In zijn boek wil Tellegen vooral de feiten laten spreken. Op basis hiervan toont hij aan hoe de repressieve drugsbestrijding net de illegale winstgevende handel in de hand werkt en daarmee de strijd tegen de drugs rechtvaardigt. Hij maakt duidelijk hoe de bestrijding en het verbod van de ene drug het gebruik van de andere aantrekkelijker maakte en in de hand werkte. Bovendien worden als gevolg van drugsverboden milde drugs vervangen door sterkere en gevaarlijkere. De recente opgang van de legaal verkrijgbare stof mephedrone bevestigt dit weer. Een repressief beleid werkt overigens selectief en treft vooral minder machtige en minder weerbare bevolkingsgroepen in de samenleving.

Wat we over verslaving denken hangt immers in hoge mate af van wie er verslaafd is, zegt Tellegen. Over druggebruik bestaan immers een aantal hardnekkige mythes, die hij weer aan de hand van feitenmateriaal ontkracht. Uit een historisch en geografisch overzicht van het gebruik van verschillende drugs blijkt dat druggebruik vooral een probleem is wanneer het geen deel uitmaakt van de sociale structuur van een samenleving. In dat geval leren jongeren niet van ouderen hoe je op een beheerste manier met een bewustzijnsveranderend middel kan omgaan.

De wereldwijde strijd tegen drugs wordt voor het ogenblik geleid door de Verenigde Staten, die er, zoals gewoonlijk, meteen maar een morele kruistocht hebben van gemaakt. Tellegen vergelijkt deze oorlog en haar povere resultaten met de wijze waarop diezelfde strijd in het sociaaldemocratische Zweden wordt gevoerd. Vervolgens zet hij dit repressieve beleid af tegen het relatief tolerante en op gezondheidsbeschermende gerichte drugbeleid in Nederland. Onder internationale druk wordt dit beleid nu echter bijna stelselmatig verhard zonder dat zich dit vertaalt in een navenant dalend druggebruik.

Wie niet de tijd heeft om de vier vorige hoofdstukken te lezen, krijgt in het vijfde een instructief overzicht van alle bezwaren tegen drugsbestrijding nog eens op een rij.

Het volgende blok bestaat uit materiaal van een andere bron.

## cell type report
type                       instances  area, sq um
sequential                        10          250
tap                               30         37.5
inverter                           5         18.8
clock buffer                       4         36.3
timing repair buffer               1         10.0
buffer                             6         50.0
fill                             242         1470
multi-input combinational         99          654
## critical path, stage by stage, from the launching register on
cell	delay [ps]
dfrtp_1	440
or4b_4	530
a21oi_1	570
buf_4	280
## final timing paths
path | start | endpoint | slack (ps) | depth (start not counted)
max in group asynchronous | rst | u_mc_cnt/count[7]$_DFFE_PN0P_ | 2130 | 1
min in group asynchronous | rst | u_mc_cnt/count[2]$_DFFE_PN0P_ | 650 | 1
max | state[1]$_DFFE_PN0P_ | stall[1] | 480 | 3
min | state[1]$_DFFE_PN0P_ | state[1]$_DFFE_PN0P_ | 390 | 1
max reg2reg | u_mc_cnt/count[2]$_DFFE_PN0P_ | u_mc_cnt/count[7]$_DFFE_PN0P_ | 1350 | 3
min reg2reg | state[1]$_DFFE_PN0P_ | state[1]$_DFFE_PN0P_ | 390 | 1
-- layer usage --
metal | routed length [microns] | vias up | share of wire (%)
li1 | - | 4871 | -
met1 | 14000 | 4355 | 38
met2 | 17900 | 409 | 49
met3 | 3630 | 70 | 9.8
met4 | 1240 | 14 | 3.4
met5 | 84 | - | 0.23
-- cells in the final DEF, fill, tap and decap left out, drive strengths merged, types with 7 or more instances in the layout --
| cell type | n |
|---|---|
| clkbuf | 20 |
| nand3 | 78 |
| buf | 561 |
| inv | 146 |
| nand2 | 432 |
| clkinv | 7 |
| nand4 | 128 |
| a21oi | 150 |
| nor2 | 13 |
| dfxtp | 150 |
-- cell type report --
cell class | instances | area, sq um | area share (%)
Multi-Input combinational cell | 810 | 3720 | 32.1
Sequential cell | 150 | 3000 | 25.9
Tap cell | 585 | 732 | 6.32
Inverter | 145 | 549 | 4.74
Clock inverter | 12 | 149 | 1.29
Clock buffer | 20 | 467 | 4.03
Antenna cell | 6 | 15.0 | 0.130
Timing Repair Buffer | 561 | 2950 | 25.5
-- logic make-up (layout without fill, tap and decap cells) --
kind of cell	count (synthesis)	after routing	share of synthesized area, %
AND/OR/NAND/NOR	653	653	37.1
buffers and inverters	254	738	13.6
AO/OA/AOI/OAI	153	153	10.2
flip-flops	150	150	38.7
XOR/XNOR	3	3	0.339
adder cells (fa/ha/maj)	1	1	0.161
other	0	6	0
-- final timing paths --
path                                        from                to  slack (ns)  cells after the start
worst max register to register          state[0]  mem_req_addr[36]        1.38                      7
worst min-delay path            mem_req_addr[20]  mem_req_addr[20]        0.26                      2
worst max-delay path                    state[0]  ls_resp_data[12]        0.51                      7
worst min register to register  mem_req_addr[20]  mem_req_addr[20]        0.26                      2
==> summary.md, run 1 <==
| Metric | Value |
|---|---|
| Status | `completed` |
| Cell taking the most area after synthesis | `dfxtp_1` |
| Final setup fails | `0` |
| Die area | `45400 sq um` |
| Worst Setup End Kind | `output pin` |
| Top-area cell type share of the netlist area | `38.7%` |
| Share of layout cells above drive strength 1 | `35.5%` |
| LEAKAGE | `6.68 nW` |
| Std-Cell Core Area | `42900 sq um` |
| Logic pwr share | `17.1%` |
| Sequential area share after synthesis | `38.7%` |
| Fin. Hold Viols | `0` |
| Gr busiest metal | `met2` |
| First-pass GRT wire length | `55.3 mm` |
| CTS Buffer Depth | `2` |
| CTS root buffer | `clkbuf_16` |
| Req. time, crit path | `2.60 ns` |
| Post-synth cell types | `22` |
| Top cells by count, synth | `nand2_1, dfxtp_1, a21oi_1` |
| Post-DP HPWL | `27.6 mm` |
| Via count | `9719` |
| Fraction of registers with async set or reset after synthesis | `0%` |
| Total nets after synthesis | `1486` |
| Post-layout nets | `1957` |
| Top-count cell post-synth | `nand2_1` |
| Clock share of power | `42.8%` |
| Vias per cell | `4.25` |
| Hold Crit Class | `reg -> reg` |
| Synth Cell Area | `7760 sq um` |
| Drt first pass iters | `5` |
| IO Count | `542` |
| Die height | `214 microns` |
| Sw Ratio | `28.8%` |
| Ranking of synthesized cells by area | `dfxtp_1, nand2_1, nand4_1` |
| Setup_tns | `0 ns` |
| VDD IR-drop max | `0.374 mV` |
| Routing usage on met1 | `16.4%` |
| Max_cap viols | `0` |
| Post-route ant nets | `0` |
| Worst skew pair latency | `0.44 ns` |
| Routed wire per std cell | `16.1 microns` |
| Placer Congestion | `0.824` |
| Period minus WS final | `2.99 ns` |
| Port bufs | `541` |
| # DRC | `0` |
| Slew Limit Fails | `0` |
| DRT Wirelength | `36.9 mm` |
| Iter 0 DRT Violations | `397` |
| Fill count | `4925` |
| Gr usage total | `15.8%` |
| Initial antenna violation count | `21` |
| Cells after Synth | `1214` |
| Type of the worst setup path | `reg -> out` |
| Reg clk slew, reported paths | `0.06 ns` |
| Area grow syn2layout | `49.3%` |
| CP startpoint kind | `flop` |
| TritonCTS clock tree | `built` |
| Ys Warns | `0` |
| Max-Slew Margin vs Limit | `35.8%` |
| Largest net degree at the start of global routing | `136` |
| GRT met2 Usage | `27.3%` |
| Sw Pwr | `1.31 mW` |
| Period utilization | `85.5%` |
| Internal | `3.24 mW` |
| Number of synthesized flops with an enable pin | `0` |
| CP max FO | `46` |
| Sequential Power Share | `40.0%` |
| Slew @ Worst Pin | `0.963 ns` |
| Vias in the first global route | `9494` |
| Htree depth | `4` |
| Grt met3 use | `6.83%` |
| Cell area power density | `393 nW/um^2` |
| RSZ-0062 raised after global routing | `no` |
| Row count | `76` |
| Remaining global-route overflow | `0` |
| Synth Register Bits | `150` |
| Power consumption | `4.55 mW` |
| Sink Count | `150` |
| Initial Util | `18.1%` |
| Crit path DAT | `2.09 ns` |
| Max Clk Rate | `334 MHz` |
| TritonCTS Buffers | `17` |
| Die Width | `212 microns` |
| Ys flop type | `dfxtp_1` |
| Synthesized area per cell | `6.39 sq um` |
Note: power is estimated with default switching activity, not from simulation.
[config.mk]
export PLATFORM = sky130hd
export DESIGN_NAME = gfx_fetch_arbiter
export DESIGN_NICKNAME = d
export VERILOG_FILES = /design/src/rtl/gfx_fetch_pkg.sv /design/src/rtl/gfx_line_buf.sv /design/src/rtl/gfx_fetch_arbiter.sv
export SDC_FILE = /design/constraint.sdc
export NUM_CORES = 1
export LEC_CHECK = 0
export ABC_AREA = 1
export BUFFER_PORTS_ARGS = -buffer_cell sky130_fd_sc_hd__buf_2
export CAP_MARGIN = 20
export CORE_ASPECT_RATIO = 1.1
export CORE_UTILIZATION = 58
export DETAILED_ROUTE_END_ITERATION = 10
export PLACE_DENSITY = 0.8
export SLEW_MARGIN = 40
export SYNTH_ARGS = -nofsm -noshare
export SYNTH_HDL_FRONTEND = slang
export SYNTH_HIERARCHICAL = 1
export SYNTH_SLANG_ARGS = --single-unit
[constraint.sdc]
create_clock -name CLK_32M -period 2.75 [get_ports CLK_32M]
set_input_delay 0.1375 -clock CLK_32M [delete_from_list [all_inputs] [get_ports CLK_32M]]
set_output_delay 0.1375 -clock CLK_32M [all_outputs]
set_load 0.02 [all_outputs]
[src/rtl/gfx_fetch_pkg.sv]
// gfx_fetch_pkg: shared types for the graphics-ROM fetch arbiter.
// FSM state, requester indices, line-tag width, round-robin helpers.
package gfx_fetch_pkg;

    typedef enum logic [1:0] {
        IDLE = 2'd0,
        HIT  = 2'd1,
        WAIT = 2'd2,
        GAP  = 2'd3
    } state_t;

    localparam logic [1:0] REQ_A = 2'd0;
    localparam logic [1:0] REQ_B = 2'd1;
    localparam logic [1:0] REQ_S = 2'd2;

    localparam int TAG_W = 20;

    function automatic logic [1:0] rr_next(input logic [1:0] g);
        return (g == REQ_S) ? REQ_A : g + 2'd1;
    endfunction

    // First asserted request scanning upward from ptr, mod 3.
    function automatic logic [1:0] rr_pick(
        input logic [2:0] r,
        input logic [1:0] ptr
    );
        logic [1:0] idx;
        logic [1:0] sel;
        logic       found;
        idx   = ptr;
        sel   = ptr;
        found = 1'b0;
        for (int k = 0; k < 3; k++) begin
            if (!found && r[idx]) begin
                sel   = idx;
                found = 1'b1;
            end
            idx = rr_next(idx);
        end
        return sel;
    endfunction

endpackage
--- config.mk ---
export PLATFORM = sky130hd
export DESIGN_NAME = instr_fetch_unit_flat
export DESIGN_NICKNAME = d
export VERILOG_FILES = /design/src/rtl/cpu_pkg.sv /design/src/rtl/instr_fetch_unit_if.sv /design/src/rtl/fetch_pc_reg.sv /design/src/rtl/instr_fetch_unit.sv /design/src/flat_wrapper.sv
export SDC_FILE = /design/constraint.sdc
export NUM_CORES = 1
export LEC_CHECK = 0
export ABC_AREA = 0
export BUFFER_PORTS_ARGS = -buffer_cell sky130_fd_sc_hd__buf_2
export CAP_MARGIN = 20
export CORE_UTILIZATION = 40
export CTS_CLUSTER_DIAMETER = 80
export CTS_CLUSTER_SIZE = 20
export DETAILED_ROUTE_END_ITERATION = 7
export PLACE_DENSITY = 0.76
export SLEW_MARGIN = 20
export SYNTH_ARGS = -nofsm -noshare
export SYNTH_HDL_FRONTEND = slang
export SYNTH_SLANG_ARGS = --single-unit
--- constraint.sdc ---
create_clock -name clk -period 2.14 [get_ports clk]
set_input_delay 0.107 -clock clk [delete_from_list [all_inputs] [get_ports clk]]
set_output_delay 0.107 -clock clk [all_outputs]
set_load 0.005 [all_outputs]
===== src/rtl/xpt2046_pkg.sv =====
// ---------------------------------------------------------------------------
// xpt2046_pkg
// Shared definitions for the XPT2046 touch-controller emulator:
//   - default channel codes answered with the X, Y and Z1 sample inputs
//   - control-byte layout (S=7, A=6:4, MODE=3, SER/DFR=2, PD=1:0)
//   - command-engine state encoding and frame length constants
//   - helpers that build the output shift word and (optionally) add noise
// Optional feature macro: XPT_EMU_NOISE_EN (enables the noise helper).
// ---------------------------------------------------------------------------
package xpt2046_pkg;

    localparam logic [2:0] CH_X  = 3'b101;
    localparam logic [2:0] CH_Y  = 3'b001;
    localparam logic [2:0] CH_Z1 = 3'b011;

    localparam int CMD_BITS = 8;    // control byte length, start bit included
    localparam int SAMPLE_W = 12;   // conversion result width
    localparam int DOUT_W   = 16;   // output shift register width

    // Control byte, MSB first: S, A2..A0, MODE, SER/DFR, PD1..PD0.
    typedef struct packed {
        logic       start;
        logic [2:0] addr;
        logic       mode;
        logic       ser_dfr;
        logic [1:0] pd;
    } xpt_cmd_t;

    typedef enum logic [1:0] {
        ST_IDLE = 2'd0,
        ST_CMD  = 2'd1,
        ST_BUSY = 2'd2
    } xpt_state_e;

    // MODE=0 shifts out 12 bits, MODE=1 only the top 8; the rest is zero fill.
    function automatic logic [DOUT_W-1:0] dout_word(input logic [SAMPLE_W-1:0] sample,
                                                    input logic                mode);
        if (mode)
            return {sample[11:4], 8'h00};
        else
            return {sample, 4'h0};
    endfunction

`ifdef XPT_EMU_NOISE_EN
    localparam logic [15:0] LFSR_SEED = 16'hACE1;

    // Adds a signed -4..+3 offset and clamps to the 12-bit conversion range.
    function automatic logic [SAMPLE_W-1:0] add_noise(input logic [SAMPLE_W-1:0] sample,
                                                      input logic [2:0]          noise);
        logic signed [13:0] sum;
        sum = $signed({2'b00, sample}) + $signed({{11{noise[2]}}, noise});
        if (sum < 14'sd0)
            return 12'h000;
        else if (sum > 14'sd4095)
            return 12'hFFF;
        else
            return sum[11:0];
    endfunction
`endif

endpackage


===== src/rtl/xpt_sync_edge.sv =====
// ---------------------------------------------------------------------------
// xpt_sync_edge
// Two-flop synchronizer for an asynchronous SPI pin, followed by a registered
// rise/fall detector.
//   clk, rst_n : system clock, asynchronous active-low reset
//   async_in   : raw pin
//   level      : synchronized level (2 clk after the pin)
//   rise, fall : one-clk pulses, 3 clk after the pin edge
// RST_VAL is the idle level of the pin so that reset release does not
// produce a spurious edge.
// ---------------------------------------------------------------------------
module xpt_sync_edge #(
    parameter logic RST_VAL = 1'b0
) (
    input  logic clk,
    input  logic rst_n,
    input  logic async_in,
    output logic level,
    output logic rise,
    output logic fall
);

    logic [1:0] sync_reg;
    logic       prev_reg;
    logic       rise_reg;
    logic       fall_reg;

    always_ff @(posedge clk or negedge rst_n) begin
        if (!rst_n) begin
            sync_reg <= {2{RST_VAL}};
            prev_reg <= RST_VAL;
            rise_reg <= 1'b0;
            fall_reg <= 1'b0;
        end else begin
            sync_reg <= {sync_reg[0], async_in};
            prev_reg <= sync_reg[1];
            rise_reg <= sync_reg[1] & ~prev_reg;
            fall_reg <= ~sync_reg[1] & prev_reg;
        end
    end

    assign level = sync_reg[1];
    assign rise  = rise_reg;
    assign fall  = fall_reg;

endmodule


===== src/rtl/xpt2046_emu.sv =====
// ---------------------------------------------------------------------------
// xpt2046_emu
// SPI responder that behaves like an XPT2046 touch controller so that a
// touch-controller master can be exercised without a panel.
//   clk, rst_n           : system clock, asynchronous active-low reset
//   spi_cs_n/sclk/mosi   : SPI pins from the master (asynchronous)
//   spi_miso, _oe        : DOUT and its output enable (enable only while CS low)
//   pen_irq_n            : PENIRQ, registered inverse of touch_pressed
//   touch_pressed        : 1 = panel touched
//   x_val, y_val, z_val  : samples returned for the X, Y and Z1 channels
//   conv_pulse           : one-clk pulse per accepted control byte
//   last_cmd             : most recent complete control byte
//   conv_count           : accepted-command counter (wraps)
// Optional feature macro: XPT_EMU_NOISE_EN adds LFSR noise (-4..+3, clamped)
// to each snapshot sample; without it samples are returned unchanged.
// ---------------------------------------------------------------------------
module xpt2046_emu
    import xpt2046_pkg::*;
#(
    parameter logic [2:0] X_CH  = CH_X,
    parameter logic [2:0] Y_CH  = CH_Y,
    parameter logic [2:0] Z1_CH = CH_Z1
) (
    input  logic        clk,
    input  logic        rst_n,
    input  logic        spi_cs_n,
    input  logic        spi_sclk,
    input  logic        spi_mosi,
    output logic        spi_miso,
    output logic        spi_miso_oe,
    output logic        pen_irq_n,
    input  logic        touch_pressed,
    input  logic [11:0] x_val,
    input  logic [11:0] y_val,
    input  logic [11:0] z_val,
    output logic        conv_pulse,
    output logic [7:0]  last_cmd,
    output logic [15:0] conv_count
);

    // ---------------- input conditioning ----------------
    logic sclk_level, sclk_rise, sclk_fall;
    logic cs_level, cs_rise, cs_fall;
    logic [1:0] mosi_sync_reg;
    logic       mosi_s;

    xpt_sync_edge #(.RST_VAL(1'b0)) u_sync_sclk (
        .clk      (clk),
        .rst_n    (rst_n),
        .async_in (spi_sclk),
        .level    (sclk_level),
        .rise     (sclk_rise),
        .fall     (sclk_fall)
    );

    xpt_sync_edge #(.RST_VAL(1'b1)) u_sync_cs (
        .clk      (clk),
        .rst_n    (rst_n),
        .async_in (spi_cs_n),
        .level    (cs_level),
        .rise     (cs_rise),
        .fall     (cs_fall)
    );

    // Only the SCLK edges and the CS level drive the logic.
    logic unused_sync;
    assign unused_sync = ^{sclk_level, cs_rise, cs_fall};

    // MOSI only needs a level; it is stable for many clk around each rise.
    always_ff @(posedge clk or negedge rst_n) begin
        if (!rst_n)
            mosi_sync_reg <= 2'b00;
        else
            mosi_sync_reg <= {mosi_sync_reg[0], spi_mosi};
    end
    assign mosi_s = mosi_sync_reg[1];

    // ---------------- command engine ----------------
    xpt_state_e state_reg, state_next;
    logic [2:0] bitcnt_reg, bitcnt_next;
    logic [7:0] cmd_sr_reg, cmd_sr_next;
    xpt_cmd_t   cmd_byte;       // cmd_sr with the current MOSI bit merged in
    logic       cmd_done;       // 8th rise: control byte complete
    logic       busy_load;      // BUSY rise: load the output shift register

    always_ff @(posedge clk or negedge rst_n) begin
        if (!rst_n) begin
            state_reg  <= ST_IDLE;
            bitcnt_reg <= 3'd0;
            cmd_sr_reg <= 8'h00;
        end else begin
            state_reg  <= state_next;
            bitcnt_reg <= bitcnt_next;
            cmd_sr_reg <= cmd_sr_next;
        end
    end

    always_comb begin
        state_next  = state_reg;
        bitcnt_next = bitcnt_reg;
        cmd_sr_next = cmd_sr_reg;
        cmd_done    = 1'b0;
        busy_load   = 1'b0;
        // Bits land at their final position, so the byte is complete on the
        // 8th rise without a trailing shift.
        cmd_byte    = cmd_sr_reg;
        cmd_byte[3'd7 - bitcnt_reg] = mosi_s;

        if (cs_level) begin
            state_next  = ST_IDLE;
            bitcnt_next = 3'd0;
        end else if (sclk_rise) begin
            case (state_reg)
                ST_IDLE: begin
                    if (mosi_s) begin
                        state_next  = ST_CMD;
                        bitcnt_next = 3'd1;
                        cmd_sr_next = 8'h80;
                    end
                end
                ST_CMD: begin
                    cmd_sr_next = cmd_byte;
                    if (bitcnt_reg == 3'(CMD_BITS - 1)) begin
                        cmd_done    = 1'b1;
                        bitcnt_next = 3'd0;
                        state_next  = ST_BUSY;
                    end else begin
                        bitcnt_next = bitcnt_reg + 3'd1;
                    end
                end
                ST_BUSY: begin
                    // MOSI is ignored here; a new start bit is only
                    // recognised from IDLE on a later rise.
                    busy_load  = 1'b1;
                    state_next = ST_IDLE;
                end
                default: state_next = ST_IDLE;
            endcase
        end
    end

    // ---------------- sample selection ----------------
    logic [SAMPLE_W-1:0] sample_sel;
    logic [SAMPLE_W-1:0] sample_next;

    always_comb begin
        sample_sel = 12'h000;
        if (cmd_byte.addr == X_CH)
            sample_sel = x_val;
        else if (cmd_byte.addr == Y_CH)
            sample_sel = y_val;
        else if (cmd_byte.addr == Z1_CH)
            sample_sel = z_val;
    end

`ifdef XPT_EMU_NOISE_EN
    logic [15:0] lfsr_reg;

    // Fibonacci LFSR, taps 16,15,13,4; one step per accepted command. The
    // current value's low bits are used before stepping.
    always_ff @(posedge clk or negedge rst_n) begin
        if (!rst_n)
            lfsr_reg <= LFSR_SEED;
        else if (cmd_done)
            lfsr_reg <= {lfsr_reg[14:0], lfsr_reg[15] ^ lfsr_reg[14] ^ lfsr_reg[12] ^ lfsr_reg[3]};
    end

    assign sample_next = add_noise(sample_sel, lfsr_reg[2:0]);
`else
    assign sample_next = sample_sel;
`endif

    // ---------------- datapath / outputs ----------------
    logic [SAMPLE_W-1:0] snapshot_reg;
    logic                mode_reg;
    xpt_cmd_t            last_cmd_reg;
    logic [15:0]         conv_count_reg;
    logic                conv_pulse_reg;
    logic [DOUT_W-1:0]   dout_sr_reg;
    logic                miso_reg;
    logic                miso_oe_reg;
    logic                pen_irq_n_reg;

    always_ff @(posedge clk or negedge rst_n) begin
        if (!rst_n) begin
            snapshot_reg   <= '0;
            mode_reg       <= 1'b0;
            last_cmd_reg   <= '0;
            conv_count_reg <= 16'd0;
            conv_pulse_reg <= 1'b0;
            dout_sr_reg    <= '0;
            miso_reg       <= 1'b0;
            miso_oe_reg    <= 1'b0;
            pen_irq_n_reg  <= 1'b1;
        end else begin
            conv_pulse_reg <= cmd_done;
            pen_irq_n_reg  <= ~touch_pressed;
            miso_oe_reg    <= ~cs_level;

            if (cmd_done) begin
                last_cmd_reg   <= cmd_byte;
                conv_count_reg <= conv_count_reg + 16'd1;
                snapshot_reg   <= sample_next;
                mode_reg       <= cmd_byte.mode;
            end

            // Counter, last_cmd and snapshot survive CS high; the shifter
            // does not. A BUSY load may interrupt a word still shifting out.
            if (cs_level) begin
                dout_sr_reg <= '0;
                miso_reg    <= 1'b0;
            end else if (busy_load) begin
                dout_sr_reg <= dout_word(snapshot_reg, mode_reg);
            end else if (sclk_fall) begin
                miso_reg    <= dout_sr_reg[DOUT_W-1];
                dout_sr_reg <= {dout_sr_reg[DOUT_W-2:0], 1'b0};
            end
        end
    end

    assign spi_miso    = miso_reg;
    assign spi_miso_oe = miso_oe_reg;
    assign pen_irq_n   = pen_irq_n_reg;
    assign conv_pulse  = conv_pulse_reg;
    assign last_cmd    = last_cmd_reg;
    assign conv_count  = conv_count_reg;

endmodule
[src/rtl/program_counter.sv]
// Instruction-address register with a small RUN/DELAY/HALT sequencer.
// Interruption freezes all state; reset is asynchronous and wins over everything.
module program_counter #(
   parameter int                 ADDR_W   = 10,
   parameter int                 DELAY_W  = 16,
   parameter logic [ADDR_W-1:0]  RESET_PC = '0
) (
   input  logic                clock_i,
   input  logic                reset_i,
   input  logic                interruption_i,
   input  logic [1:0]          flagPC_i,
   input  logic                flagJR_i,
   input  logic [ADDR_W-1:0]   immAddr_i,
   input  logic [31:0]         regAddr_i,
   input  logic [DELAY_W-1:0]  delayCycles_i,
   output logic [ADDR_W-1:0]   pc_o,
   output logic                busy_o,
   output logic                halted_o
);

   typedef enum logic [1:0] {
      ST_RUN   = 2'd0,
      ST_DELAY = 2'd1,
      ST_HALT  = 2'd2
   } state_t;

   localparam logic [1:0]         FLAG_HOLD  = 2'd0;
   localparam logic [1:0]         FLAG_INC   = 2'd1;
   localparam logic [1:0]         FLAG_JUMP  = 2'd2;
   localparam logic [1:0]         FLAG_DELAY = 2'd3;
   localparam logic [ADDR_W-1:0]  PC_ONE     = ADDR_W'(1);
   localparam logic [DELAY_W-1:0] CNT_ONE    = DELAY_W'(1);

   state_t              state_q, state_d;
   logic [ADDR_W-1:0]   pc_q, pc_d;
   logic [DELAY_W-1:0]  cnt_q, cnt_d;
   logic [ADDR_W-1:0]   jump_target;

   // Only the low ADDR_W bits of the register operand address instruction memory.
   assign jump_target = flagJR_i ? regAddr_i[ADDR_W-1:0] : immAddr_i;

   generate
      if (ADDR_W < 32) begin : g_reg_unused
         logic unused_reg_bits;
         assign unused_reg_bits = ^regAddr_i[31:ADDR_W];
      end
   endgenerate

   always_ff @(posedge clock_i or posedge reset_i) begin
      if (reset_i) begin
         state_q <= ST_RUN;
         pc_q    <= RESET_PC;
         cnt_q   <= '0;
      end else begin
         state_q <= state_d;
         pc_q    <= pc_d;
         cnt_q   <= cnt_d;
      end
   end

   always_comb begin
      state_d = state_q;
      pc_d    = pc_q;
      cnt_d   = cnt_q;
      if (!interruption_i) begin
         unique case (state_q)
            ST_RUN: begin
               unique case (flagPC_i)
                  FLAG_HOLD: state_d = ST_HALT;
                  FLAG_INC:  pc_d = pc_q + PC_ONE;
                  FLAG_JUMP: pc_d = jump_target;
                  FLAG_DELAY: begin
                     if (delayCycles_i == '0) begin
                        pc_d = pc_q + PC_ONE;
                     end else begin
                        cnt_d   = delayCycles_i;
                        state_d = ST_DELAY;
                     end
                  end
                  default: state_d = state_q;
               endcase
            end
            ST_DELAY: begin
               // Treating a count of 0 as "done" keeps the counter from ever wrapping.
               if (cnt_q > CNT_ONE) begin
                  cnt_d = cnt_q - CNT_ONE;
               end else begin
                  cnt_d   = '0;
                  pc_d    = pc_q + PC_ONE;
                  state_d = ST_RUN;
               end
            end
            ST_HALT: state_d = ST_HALT;
            default: state_d = ST_RUN;
         endcase
      end
   end

   assign pc_o     = pc_q;
   assign busy_o   = (state_q == ST_DELAY);
   assign halted_o = (state_q == ST_HALT);

endmodule
--- config.mk ---
export PLATFORM = sky130hd
export DESIGN_NAME = fir_mre_monitor_flat
export DESIGN_NICKNAME = d
export VERILOG_FILES = /design/src/rtl/fir_mre_monitor_pkg.sv /design/src/rtl/fir_mre_monitor_if.sv /design/src/rtl/fir_mre_monitor_udiv.sv /design/src/rtl/fir_mre_monitor.sv /design/src/flat_wrapper.sv
export SDC_FILE = /design/constraint.sdc
export NUM_CORES = 1
export LEC_CHECK = 0
export BUFFER_PORTS_ARGS = -buffer_cell sky130_fd_sc_hd__buf_2
export CAP_MARGIN = 20
export CORE_MARGIN = 2
export CORE_UTILIZATION = 30
export DETAILED_ROUTE_END_ITERATION = 10
export GPL_TIMING_DRIVEN = 1
export PLACE_DENSITY = 0.57
export RECOVER_POWER = 100
export SYNTH_ARGS = -nofsm -noshare
export SYNTH_HDL_FRONTEND = slang
export SYNTH_SLANG_ARGS = --single-unit
--- constraint.sdc ---
create_clock -name clk -period 3.99 [get_ports clk]
set_clock_uncertainty 0.15 [all_clocks]
set_input_delay 0.5985 -clock clk [delete_from_list [all_inputs] [get_ports clk]]
set_output_delay 0.5985 -clock clk [all_outputs]
set_load 0.05 [all_outputs]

Daar horen, behalve de al genoemde, ook eerder onverwachte argumenten bij als belemmering van de godsdienstvrijheid en onnodige belasting van het milieu.

Het mag duidelijk zijn dat de criminalisering en de daarmee samenhangende bestrijding van druggebruik geen zoden aan de dijk zet en op verschillende gronden af te keuren is. Als verbieden niet werkt en volledig vrij laten om verschillende redenen ook niet wenselijk is blijft het alternatief van de regulering. Tellegen noemt het een sociaal standpunt: mensen zijn vrij in het gebruik, maar de staat kan niet werkeloos toezien als mensen zich door druggebruik massaal ten gronde richten. Zo is in onze maatschappij trouwens nog ander gedrag, zoals het gebruik van een autogordel, gereguleerd. Een regulerend beleid kan op termijn leiden tot het cultiveren van beheerst druggebruik, geïntegreerd binnen een sociale context
Over hoe dit beleid er concreet moet uitzien spreekt Tellegen zich niet uit. Wel verwijst hij naar het plan Drugsbeheersing door Legalisatie dat in 1994 werd voorgesteld.

Dit boek heeft me aangenaam verrast. Tellegen is een fervente tegenstander van de vaak gewelddadige drugsbestrijding en spaart de voorstanders niet. Maar hij sukkelt nergens in de valkuil waarin mensen als Theodore Dalrymple, die vinden dat drugs te vuur en te zwaard moeten bestreden worden, zo vaak trappen. Zijn benadering is genuanceerd en relativerend. Hij ontkent niet de negatieve aspecten van druggebruik, zoals overlast en gevaren voor de gezondheid, maar plaatst die in een context die toelaat de voor- en nadelen beheerst af te wegen.

Zijn stellingen zijn stevig onderbouwd en ruim gedocumenteerd. De tekst laat zich bovendien heel vlot lezen, mede door de eenvoudige taal en zeer beperkt gebruik van vakterminologie.
Warm aanbevolen aan wie een ander beeld wil over het drugprobleem dan door de media wordt voorgeschoteld.